Codogno, donna muore di cuore:chiesti sei mesi per un medico

Chiesti sei mesi di carcere per “omicidio colposo in concorso con altre cause” per un medico in servizio presso la cardiologia di Codogno, S.D., oggi 53enne, accusato di non aver impedito la morte di G.I., una donna residente nella zona di Orio Litta che si era spenta il 24 aprile del 2005 all’età di 77 anni. Il verdetto è atteso per l’inizio di aprile.

L’inchiesta era stata aperta presso la procura della Repubblica di Lodi, con il procuratore capo Giovanni Pescarzoli che aveva infine chiesto il rinvio a giudizio, a seguito di una denuncia presentata dalla famiglia della donna. «Volevano che si facesse chiarezza su quanto accaduto alla loro parente - ricorda l’avvocato Giorgio Bottani, che difende il cardiologo - ma non si sono costituiti parte civile né hanno chiesto danni al medico o all’ospedale». Il legale, dopo la richiesta di pena avanzata in aula dal pm Mario Bonizzoni, ha chiesto al giudice Angela Scalise l’assoluzione “perché il fatto non sussiste”. «Alla base di questa vicenda - ha spiegato il legale in aula - c’è una telefonata che un medico avrebbe fatto a un cardiologo dell’ospedale. Risulta che a quel tempo ne fossero in servizio sette, ma a mio parere chi aveva fornito quell’informazione durante l’asserita telefonata non poteva nemmeno essere S.D.».
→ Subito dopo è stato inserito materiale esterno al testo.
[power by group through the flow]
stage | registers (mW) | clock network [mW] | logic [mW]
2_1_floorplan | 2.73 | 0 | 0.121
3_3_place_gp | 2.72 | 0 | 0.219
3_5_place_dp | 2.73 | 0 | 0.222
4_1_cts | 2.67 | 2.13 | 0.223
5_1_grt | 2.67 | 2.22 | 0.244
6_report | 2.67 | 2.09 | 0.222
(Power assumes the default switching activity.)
La donna già da tempo soffriva di cuore e quel giorno avrebbe accusato un grave scompenso attorno alle 7.30 del mattino. Secondo la procura della Repubblica, il medico che per primo l’aveva presa in cura avrebbe contattato telefonicamente uno degli specialisti dell’ospedale, attorno alle 11.30 della mattinata stessa, per chiedere se alcuni marcatori riscontrati nelle analisi fossero compatibili con un recente infarto: l’ipotesi della pubblica accusa è che le cure avrebbero dovuto essere più tempestive, «ma non vi è traccia nel capo d’imputazione di quello che avrebbe dovuto essere il comportamento idoneo da parte del medico finito sotto accusa».

Il verdetto è tutt’altro che scontato. «Senza voler fare alcun riferimento al caso in questione - osserva l’avvocato Bottani - ho l’impressione che troppe volte vengano presentate querele contro i medici, che a questo punto rischiano di non poter più svolgere serenamente il proprio lavoro. Gli errori li possono commettere tutti, è innegabile, ma si è creato un clima che spesso porta a discutere in un’aula di tribunale fatti che invece rientrano nella normale possibilità di insuccesso di un percorso terapeutico».